とりあえず椅子から立ち上がりやってきた公爵さまとソフィーアさまに黙礼をすると、彼が手で制した。そう堅くなる必要はないらしい。
「……好きで起こしている訳ではありませんよ、閣下。それよりも貴族のご令嬢方に暴言を吐いた冒険者を早く捕まえないと」
「それは勿論だ。阿呆の始末は早々に済まさねばな」
国や公爵家、辺境伯家に泥を塗ったのだ容赦はせん、とは公爵さま。突然の高位のお貴族さまの登場に副団長さまが立ち上がり礼を執る。
「会うのは初めてだなあ、ヴァレンシュタイン卿。楽にしてもらって結構だ。――ナイの魔術具作成、感謝する」
「あ……」
公爵さまを見ていた視線が真ん中から左へと移って、部屋の隅を見つめる。やばい、忘れてた。感情に任せてなけなしの魔力を暴発しちゃったから、魔術具に皹が入ったのを完全に忘れてた。

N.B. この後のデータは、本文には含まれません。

==> config.mk <==
export PLATFORM = sky130hd
export DESIGN_NAME = exc_entry_seq
export DESIGN_NICKNAME = d
export VERILOG_FILES = /design/src/rtl/exc_seq_pkg.sv /design/src/rtl/exc_irq_gate.sv /design/src/rtl/exc_prio_arb.sv /design/src/rtl/exc_status_reg.sv /design/src/rtl/exc_entry_seq.sv
export SDC_FILE = /design/constraint.sdc
export NUM_CORES = 1
export LEC_CHECK = 0
export BUFFER_PORTS_ARGS = -buffer_cell sky130_fd_sc_hd__buf_4
export CORE_AREA = 2 2 108 110
export DETAILED_ROUTE_END_ITERATION = 16
export DIE_AREA = 0 0 110 112
export GPL_TIMING_DRIVEN = 0
export HOLD_SLACK_MARGIN = 0.02
export PLACE_DENSITY_LB_ADDON = 0.3
export SLEW_MARGIN = 0
export SYNTH_ARGS = -nofsm -noshare
export SYNTH_HDL_FRONTEND = slang
export SYNTH_SLANG_ARGS = --single-unit
==> constraint.sdc <==
create_clock -name clk -period 3.3 [get_ports clk]
set_input_delay 0.165 -clock clk [delete_from_list [all_inputs] [get_ports clk]]
set_output_delay 0.165 -clock clk [all_outputs]
set_load 0.1 [all_outputs]
==> src/rtl/exc_seq_pkg.sv <==
package exc_seq_pkg;
  localparam int XLEN = 32;
  localparam int IMASK_BIT = 7;
  localparam int FMASK_BIT = 6;
  localparam int MODE_W = 5;
  localparam logic [XLEN-1:0] STATUS_RESET = 32'h0000_005F;

  typedef enum logic [1:0] {
    CAUSE_SWI = 2'd0,
    CAUSE_UND = 2'd1,
    CAUSE_IRQ = 2'd2,
    CAUSE_FIQ = 2'd3
  } cause_e;

  function automatic logic [MODE_W-1:0] mode_for(cause_e c);
    case (c)
      CAUSE_SWI: return 5'h13;
      CAUSE_UND: return 5'h1B;
      CAUSE_IRQ: return 5'h12;
      default:   return 5'h11;
    endcase
  endfunction

  function automatic logic [XLEN-1:0] vector_for(cause_e c);
    case (c)
      CAUSE_SWI: return 32'h08;
      CAUSE_UND: return 32'h04;
      CAUSE_IRQ: return 32'h18;
      default:   return 32'h1C;
    endcase
  endfunction

  function automatic logic [XLEN-1:0] link_for(cause_e c, logic [XLEN-1:0] pc);
    if (c == CAUSE_SWI || c == CAUSE_UND) return pc - 32'd4;
    return pc;
  endfunction

  function automatic logic [XLEN-1:0] status_after(cause_e c, logic [XLEN-1:0] s);
    logic [XLEN-1:0] r;
    r = s;
    r[MODE_W-1:0] = mode_for(c);
    r[IMASK_BIT] = 1'b1;
    if (c == CAUSE_FIQ) r[FMASK_BIT] = 1'b1;
    return r;
  endfunction
endpackage

==> src/rtl/exc_irq_gate.sv <==
module exc_irq_gate #(
  parameter int IRQ_LINES = 16
) (
  input  logic [IRQ_LINES-1:0] int_enable,
  input  logic [IRQ_LINES-1:0] int_flag,
  input  logic [IRQ_LINES-1:0] int_master,
  input  logic                 imask,
  input  logic                 fmask,
  input  logic                 fiq_req,
  output logic                 irq_live,
  output logic                 fiq_live
);
  logic [IRQ_LINES-1:0] match;
  always_comb begin
    match    = int_enable & int_flag;
    irq_live = !imask && (|match) && int_master[0];
    fiq_live = fiq_req && !fmask;
  end
endmodule

==> src/rtl/exc_prio_arb.sv <==
module exc_prio_arb
  import exc_seq_pkg::*;
(
  input  logic   fiq_live,
  input  logic   irq_live,
  input  logic   und_req,
  input  logic   swi_req,
  output logic   take,
  output cause_e cause
);
  always_comb begin
    take  = fiq_live | irq_live | und_req | swi_req;
    if (fiq_live)      cause = CAUSE_FIQ;
    else if (irq_live) cause = CAUSE_IRQ;
    else if (und_req)  cause = CAUSE_UND;
    else               cause = CAUSE_SWI;
  end
endmodule
## src/rtl/pm_cell_pkg.sv

```systemverilog
package pm_cell_pkg;
  typedef struct packed {
    logic       r2_pinclk;
    logic       r1_pinclk;
    logic       r2_toggle;
    logic       r1_toggle;
    logic       pol_high;
    logic       comb_out;
    logic [1:0] split;
  } cell_cfg_t;

  localparam logic [1:0] SPLIT_8_4    = 2'b00;
  localparam logic [1:0] SPLIT_4_4    = 2'b01;
  localparam logic [1:0] SPLIT_12_4   = 2'b10;
  localparam logic [1:0] SPLIT_BURIED = 2'b11;
endpackage

```

## src/rtl/pm_sum_router.sv

```systemverilog
module pm_sum_router #(
  parameter int PT_PER_SUM = 4,
  parameter int N_SUMS     = 3
) (
  input  logic [N_SUMS*PT_PER_SUM-1:0] pt,
  input  logic [1:0]                   split,
  output logic                         dt1,
  output logic                         dt2
);
  import pm_cell_pkg::*;

  logic [N_SUMS-1:0] sums;

  for (genvar g = 0; g < N_SUMS; g++) begin : g_sum
    assign sums[g] = |pt[g*PT_PER_SUM +: PT_PER_SUM];
  end

  always_comb begin
    unique case (split)
      SPLIT_4_4:  dt1 = sums[0];
      SPLIT_12_4: dt1 = sums[0] | sums[1] | sums[2];
      default:    dt1 = sums[0] | sums[1];
    endcase
    dt2 = sums[2];
  end
endmodule

```

## src/rtl/pm_dt_flop.sv

```systemverilog
module pm_dt_flop (
  input  logic clk,
  input  logic rst,
  input  logic ck_term,
  input  logic pin_clk,
  input  logic use_pin,
  input  logic toggle,
  input  logic dt,
  input  logic clr,
  input  logic load_en,
  input  logic load_val,
  output logic q
);
  logic sel_clk;
  logic sel_prev;
  logic edge_seen;

  assign sel_clk   = ck_term & (use_pin ? pin_clk : 1'b1);
  assign edge_seen = sel_clk & ~sel_prev;

  always_ff @(posedge clk) begin
    if (rst) begin
      q        <= 1'b0;
      sel_prev <= 1'b0;
    end else begin
      sel_prev <= sel_clk;
      if (clr)            q <= 1'b0;
      else if (load_en)   q <= load_val;
      else if (edge_seen) q <= toggle ? (q ^ dt) : dt;
    end
  end
endmodule

```

## src/rtl/pm_macrocell.sv

```systemverilog
module pm_macrocell #(
  parameter int PT_PER_SUM = 4,
  localparam int N_SUMS    = 3,
  localparam int N_PT      = N_SUMS * PT_PER_SUM,
  localparam int N_REG     = 2
) (
  input  logic             clk,
  input  logic             rst,
  input  logic [7:0]       cfg,
  input  logic [N_PT-1:0]  pt,
  input  logic [N_REG-1:0] ck_term,
  input  logic [N_REG-1:0] clr_term,
  input  logic             oe_term,
  input  logic             pin_clk,
  input  logic             secure,
  input  logic             preload_en,
  input  logic [N_REG-1:0] preload_val,
  input  logic             pad_i,
  output logic             pad_o,
  output logic             pad_oe,
  output logic             pad_fb,
  output logic             fb_q1,
  output logic             fb_buried,
  output logic             q2_obs
);
  import pm_cell_pkg::*;

  cell_cfg_t        c;
  logic             dt1, dt2;
  logic [N_REG-1:0] dt_vec, tog_vec, pin_vec, q_vec;
  logic             load_ok;
  logic             pick;

  assign c       = cell_cfg_t'(cfg);
  assign load_ok = preload_en & ~secure;

  pm_sum_router #(.PT_PER_SUM(PT_PER_SUM), .N_SUMS(N_SUMS)) u_route (
    .pt(pt), .split(c.split), .dt1(dt1), .dt2(dt2)
  );

  assign dt_vec  = {dt2, dt1};
  assign tog_vec = {c.r2_toggle, c.r1_toggle};
  assign pin_vec = {c.r2_pinclk, c.r1_pinclk};

  for (genvar r = 0; r < N_REG; r++) begin : g_reg
    pm_dt_flop u_ff (
      .clk(clk), .rst(rst),
      .ck_term(ck_term[r]), .pin_clk(pin_clk), .use_pin(pin_vec[r]),
      .toggle(tog_vec[r]), .dt(dt_vec[r]), .clr(clr_term[r]),
      .load_en(load_ok), .load_val(preload_val[r]), .q(q_vec[r])
    );
  end

  assign pick      = c.comb_out ? dt1 : q_vec[0];
  assign pad_o     = c.pol_high ? pick : ~pick;
  assign pad_oe    = oe_term;
  assign pad_fb    = pad_i;
  assign fb_q1     = q_vec[0];
  assign fb_buried = (c.split == SPLIT_BURIED) ? dt2 : q_vec[1];
  assign q2_obs    = secure ? 1'b0 : q_vec[1];
endmodule

```
**config.mk**
```make
export PLATFORM = sky130hd
export DESIGN_NAME = nvm_page_writer
export DESIGN_NICKNAME = d
export VERILOG_FILES = /design/src/rtl/nvmw_pkg.sv /design/src/rtl/nvmw_dpath.sv /design/src/rtl/nvmw_ctrl.sv /design/src/rtl/nvm_page_writer.sv
export SDC_FILE = /design/constraint.sdc
export NUM_CORES = 1
export LEC_CHECK = 0
export BUFFER_PORTS_ARGS = -buffer_cell sky130_fd_sc_hd__buf_2
export CAP_MARGIN = 40
export CELL_PAD_IN_SITES_DETAIL_PLACEMENT = 1
export CELL_PAD_IN_SITES_GLOBAL_PLACEMENT = 1
export CORE_MARGIN = 5
export CORE_UTILIZATION = 45
export DETAILED_ROUTE_END_ITERATION = 7
export PLACE_DENSITY = 0.92
export SLEW_MARGIN = 20
export SYNTH_ARGS = -nofsm -noshare
export SYNTH_HDL_FRONTEND = slang
export SYNTH_SLANG_ARGS = --single-unit
```
**constraint.sdc**
```tcl
create_clock -name clk -period 3.7 [get_ports clk]
set_input_delay 0.74 -clock clk [delete_from_list [all_inputs] [get_ports clk]]
set_output_delay 0.74 -clock clk [all_outputs]
set_load 0.05 [all_outputs]
```
$ cat src/rtl/gpt_pkg.sv
package gpt_pkg;
    localparam int ADDR_W  = 8;
    localparam int CTRL_W  = 15;
    localparam int PTV_W   = 3;

    // register offsets (software decodes these)
    localparam logic [ADDR_W-1:0] OFS_STAT  = 8'h18;
    localparam logic [ADDR_W-1:0] OFS_IEN   = 8'h1C;
    localparam logic [ADDR_W-1:0] OFS_CTRL  = 8'h24;
    localparam logic [ADDR_W-1:0] OFS_CNT   = 8'h28;
    localparam logic [ADDR_W-1:0] OFS_LOAD  = 8'h2C;
    localparam logic [ADDR_W-1:0] OFS_TRIG  = 8'h30;
    localparam logic [ADDR_W-1:0] OFS_MATCH = 8'h38;

    // control word bit positions
    localparam int C_RUN    = 0;
    localparam int C_AUTO   = 1;
    localparam int C_PTV_LO = 2;
    localparam int C_PRE    = 5;
    localparam int C_CMP    = 6;
    localparam int C_DFLT   = 7;
    localparam int C_TRG_LO = 10;
    localparam int C_TOG    = 12;

    // status bit positions
    localparam int S_HIT = 0;
    localparam int S_OVF = 1;

    typedef enum logic [1:0] {
        TRG_NONE = 2'b00,
        TRG_OVF  = 2'b01,
        TRG_BOTH = 2'b10,
        TRG_RSVD = 2'b11
    } trg_mode_e;
endpackage

$ cat src/rtl/gpt_prescaler.sv
module gpt_prescaler
    import gpt_pkg::*;
#(
    parameter int SEL_W = PTV_W
) (
    input  logic             clk,
    input  logic             rst_n,
    input  logic             run,
    input  logic             pre_en,
    input  logic [SEL_W-1:0] ptv,
    output logic             tick_o
);
    localparam int DIV_W = 2 ** SEL_W;

    typedef struct packed {
        logic [DIV_W-1:0] div;
    } psc_state_t;

    psc_state_t st_d, st_q;
    logic [DIV_W:0]   span;
    logic [DIV_W-1:0] lim;

    always_comb begin
        span   = {{DIV_W{1'b0}}, 1'b1} << ({1'b0, ptv} + (SEL_W+1)'(1));
        lim    = span[DIV_W-1:0] - DIV_W'(1);
        tick_o = run && (!pre_en || (st_q.div == lim));
        st_d   = st_q;
        if (!run || !pre_en || tick_o) st_d.div = '0;
        else                           st_d.div = st_q.div + DIV_W'(1);
    end

    always_ff @(posedge clk) begin
        if (!rst_n) st_q <= '0;
        else        st_q <= st_d;
    end

    // a divided tick is never followed by another while division stays on
    assert_prescaled_gap_R5: assert property (@(posedge clk) disable iff (!rst_n)
        (pre_en && tick_o) |=> (!tick_o || !pre_en));
endmodule

$ cat src/rtl/gpt_counter.sv
module gpt_counter #(
    parameter int CNT_W = 32
) (
    input  logic             clk,
    input  logic             rst_n,
    input  logic             tick,
    input  logic             auto_rl,
    input  logic             cmp_en,
    input  logic [CNT_W-1:0] load_val,
    input  logic [CNT_W-1:0] match_val,
    input  logic             sw_wr,
    input  logic [CNT_W-1:0] sw_val,
    input  logic             sw_trig,
    output logic [CNT_W-1:0] cnt_o,
    output logic             ovf_o,
    output logic             hit_o
);
    typedef struct packed {
        logic [CNT_W-1:0] cnt;
    } cnt_state_t;

    cnt_state_t       st_d, st_q;
    logic [CNT_W-1:0] stepped;

    always_comb begin
        ovf_o   = tick && (&st_q.cnt);
        stepped = st_q.cnt;
        if (tick) begin
            if (ovf_o) stepped = auto_rl ? load_val : '0;
            else       stepped = st_q.cnt + CNT_W'(1);
        end
        hit_o = tick && cmp_en && (stepped == match_val);
        st_d  = st_q;
        if (sw_wr)        st_d.cnt = sw_val;
        else if (sw_trig) st_d.cnt = load_val;
        else              st_d.cnt = stepped;
    end

    always_ff @(posedge clk) begin
        if (!rst_n) st_q <= '0;
        else        st_q <= st_d;
    end

    assign cnt_o = st_q.cnt;

    assert_count_step_R3: assert property (@(posedge clk) disable iff (!rst_n)
        (tick && !ovf_o && !sw_wr && !sw_trig) |=> (cnt_o == $past(cnt_o) + CNT_W'(1)));

    assert_wrap_value_R7: assert property (@(posedge clk) disable iff (!rst_n)
        (ovf_o && !sw_wr && !sw_trig) |=> (cnt_o == '0 || cnt_o == $past(load_val)));

    assert_trigger_copy_R6: assert property (@(posedge clk) disable iff (!rst_n)
        (sw_trig && !sw_wr) |=> (cnt_o == $past(load_val)));
endmodule

$ cat src/rtl/gpt_outgen.sv
module gpt_outgen
    import gpt_pkg::*;
(
    input  logic       clk,
    input  logic       rst_n,
    input  logic [1:0] trg,
    input  logic       tog_mode,
    input  logic       dflt,
    input  logic       ovf_ev,
    input  logic       hit_ev,
    output logic       tout_o
);
    typedef struct packed {
        logic pulse;
        logic tog;
    } out_state_t;

    out_state_t st_d, st_q;
    logic       ev;

    always_comb begin
        case (trg_mode_e'(trg))
            TRG_OVF:  ev = ovf_ev;
            TRG_BOTH: ev = ovf_ev || hit_ev;
            default:  ev = 1'b0;
        endcase
        st_d       = st_q;
        st_d.pulse = ev;
        st_d.tog   = tog_mode ? (st_q.tog ^ ev) : 1'b0;
    end

    always_ff @(posedge clk) begin
        if (!rst_n) st_q <= '0;
        else        st_q <= st_d;
    end

    assign tout_o = dflt ^ (tog_mode ? st_q.tog : st_q.pulse);

    assert_toggle_flip_R13: assert property (@(posedge clk) disable iff (!rst_n)
        (tog_mode && ev) |=> (st_q.tog != $past(st_q.tog)));

    assert_pulse_one_clock_R12: assert property (@(posedge clk) disable iff (!rst_n)
        (st_q.pulse && !ev) |=> !st_q.pulse);
endmodule

$ cat src/rtl/gpt_core.sv
module gpt_core
    import gpt_pkg::*;
#(
    parameter int CNT_W = 32
) (
    input  logic              clk,
    input  logic              rst_n,
    input  logic              bus_sel,
    input  logic              bus_wr,
    input  logic [ADDR_W-1:0] bus_addr,
    input  logic [CNT_W-1:0]  bus_wdata,
    output logic [CNT_W-1:0]  bus_rdata,
    output logic              irq_o,
    output logic              tout_o
);
    localparam int NFLAG = 2;

    typedef struct packed {
        logic [CTRL_W-1:0] ctrl;
        logic [CNT_W-1:0]  load;
        logic [CNT_W-1:0]  match;
        logic [NFLAG-1:0]  stat;
        logic [NFLAG-1:0]  ien;
    } regs_t;

    regs_t            regs_d, regs_q;
    logic             wr_en, rd_en;
    logic             tick, ovf_ev, hit_ev;
    logic [CNT_W-1:0] cnt;
    logic [CNT_W-1:0] rd_mux;

    assign wr_en = bus_sel && bus_wr;
    assign rd_en = bus_sel && !bus_wr;

    gpt_prescaler #(.SEL_W(PTV_W)) u_psc (
        .clk    (clk),
        .rst_n  (rst_n),
        .run    (regs_q.ctrl[C_RUN]),
        .pre_en (regs_q.ctrl[C_PRE]),
        .ptv    (regs_q.ctrl[C_PTV_LO +: PTV_W]),
        .tick_o (tick)
    );

    gpt_counter #(.CNT_W(CNT_W)) u_cnt (
        .clk       (clk),
        .rst_n     (rst_n),
        .tick      (tick),
        .auto_rl   (regs_q.ctrl[C_AUTO]),
        .cmp_en    (regs_q.ctrl[C_CMP]),
        .load_val  (regs_q.load),
        .match_val (regs_q.match),
        .sw_wr     (wr_en && bus_addr == OFS_CNT),
        .sw_val    (bus_wdata),
        .sw_trig   (wr_en && bus_addr == OFS_TRIG),
        .cnt_o     (cnt),
        .ovf_o     (ovf_ev),
        .hit_o     (hit_ev)
    );

    gpt_outgen u_out (
        .clk      (clk),
        .rst_n    (rst_n),
        .trg      (regs_q.ctrl[C_TRG_LO +: 2]),
        .tog_mode (regs_q.ctrl[C_TOG]),
        .dflt     (regs_q.ctrl[C_DFLT]),
        .ovf_ev   (ovf_ev),
        .hit_ev   (hit_ev),
        .tout_o   (tout_o)
    );

    always_comb begin
        regs_d = regs_q;
        if (ovf_ev && !regs_q.ctrl[C_AUTO]) regs_d.ctrl[C_RUN] = 1'b0;
        if (wr_en) begin
            case (bus_addr)
                OFS_CTRL:  regs_d.ctrl  = bus_wdata[CTRL_W-1:0];
                OFS_LOAD:  regs_d.load  = bus_wdata;
                OFS_MATCH: regs_d.match = bus_wdata;
                OFS_STAT:  regs_d.stat  = regs_q.stat & ~bus_wdata[NFLAG-1:0];
                OFS_IEN:   regs_d.ien   = bus_wdata[NFLAG-1:0];
                default:   ;
            endcase
        end
        regs_d.stat[S_OVF] = regs_d.stat[S_OVF] | ovf_ev;
        regs_d.stat[S_HIT] = regs_d.stat[S_HIT] | hit_ev;
    end

    always_ff @(posedge clk) begin
        if (!rst_n) regs_q <= '0;
        else        regs_q <= regs_d;
    end

    always_comb begin
        case (bus_addr)
            OFS_CTRL:  rd_mux = CNT_W'(regs_q.ctrl);
            OFS_CNT:   rd_mux = cnt;
            OFS_LOAD:  rd_mux = regs_q.load;
            OFS_MATCH: rd_mux = regs_q.match;
            OFS_STAT:  rd_mux = CNT_W'(regs_q.stat);
            OFS_IEN:   rd_mux = CNT_W'(regs_q.ien);
            default:   rd_mux = '0;
        endcase
        bus_rdata = rd_en ? rd_mux : '0;
    end

    assign irq_o = |(regs_q.stat & regs_q.ien);

    assert_ovf_flag_R7: assert property (@(posedge clk) disable iff (!rst_n)
        ovf_ev |=> regs_q.stat[S_OVF]);

    assert_hit_flag_R9: assert property (@(posedge clk) disable iff (!rst_n)
        hit_ev |=> regs_q.stat[S_HIT]);

    assert_run_cleared_R8: assert property (@(posedge clk) disable iff (!rst_n)
        (ovf_ev && !regs_q.ctrl[C_AUTO] && !(wr_en && bus_addr == OFS_CTRL))
        |=> !regs_q.ctrl[C_RUN]);

    assert_flag_sticky_R10: assert property (@(posedge clk) disable iff (!rst_n)
        (regs_q.stat[S_OVF] && !(wr_en && bus_addr == OFS_STAT)) |=> regs_q.stat[S_OVF]);
endmodule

「お初に御目にかかります、ハイゼンベルク公爵閣下。依頼料と制作料はきちんと頂いておりますので、問題はありません――聖女さまどうなさいました?」
どうしてソコで私に話題を振るのかなあ、副団長さまは。でもいずれはバレてしまうので遅いか早いかだけの違い。腹を括ろう。
「閣下、副団長さま」
「ん」
「おや」
「お二人から頂いたご厚意の品を私の未熟さで壊してしまいました。誠に申し訳ございません」
直角九十度の立礼をするのだった。だって誠意を見せる方法がこれしかないんだもの。魔術具作成費用なんて払うと日々の生活に困ることになるし、価値のない頭を下げるしか方法はない。
「また魔術具を壊しおったのか……」
大げさにため息を吐く公爵さまに、面白そうな顔を見せた副団長さま。
「聖女さま、一体どのタイミングで? 浄化儀式でほとんどの魔力を消費していたはずですが……」
「黒づくめの銀髪冒険者がリンに暴言を吐いた時です」
魔力量が万全だったら、魔術具はすぐに壊れていたのかも知れない。
「ああ、あの時に。魔術具の所為で聖女さまの魔力を殆ど感じられませんでしたから、気付きませんでした。しかし、よく皹を入れることが出来ましたねえ、逆に感心いたします」
「お前さんは……ヴァレンシュタイン卿、申し訳ないがまた制作を頼めるか?」
はあと深いため息を一つ零して、公爵さまが副団長さまを見た。
「はい、勿論でございますとも閣下。この問題が終わり次第、取り掛かりましょう」
済まないな、いえいえそれほどの手間ではありませんのでと二人がやり取りをしていると、ソフィーアさまがこちらにやって来る。
「随分と無茶をしたようだが、大丈夫なのか?」
「はい。――まだ全快という訳ではありませんが、魔術を使うこと自体は可能ですから」
魔力が少しづつ回復しているのは感じている。少し休みを取りたい所だけれど、そうも言っていられない状況なのは理解しているし。
「そういう問題ではない。無茶をしてまた鼻血を出すような事態に陥るなと言っている」
呆れつつも心配はしてくれているようだ。眉間に皺が寄っているし、ソフィーアさまにしては珍しい表情。でもなあ……無茶をする時は必ず訪れるだろうし、鼻血くらいで済むなら安いもの。
「ジークフリートとジークリンデがお前を大事にしている理由が分かった気がするよ。――苦労をしているな、黒髪聖女の双璧は」
そう言ってジークとリンの方へと向き苦笑いを浮かべるソフィーアさまに『ええ、とても』と答えるジークに、口には出さないけれど『もっと言って』と顔に出ているリンを見て微妙な顔になる。
でも二人は苦労を確実にしている。
討伐遠征に招集される回数は他の聖女さまと比較すると多いし、お貴族さまからのやっかみやら、男爵家の籍へと入ったことでジークは女性陣から狙われるようになっているし、リンも平民上がりの男性騎士からすれば良物件。
二人に結婚する気があるのならば全力で応援するけれど、今はまだ考えていないようだし、王国の適齢期は十八歳から二十歳前後なので、あと数年は先。
「皆さま、準備が整いました。謁見場へご案内いたします」
近衛騎士二名が部屋に入って来て、私たちを謁見場へと案内するのだった。
――さて、どうなるか。
この件を国王陛下は一体どう捉えて、冒険者ギルドや周辺国に手を回すのか。そして、一連の案件を引き起こし張本人たちにどう対応するのだろう、と足を進めるのだった。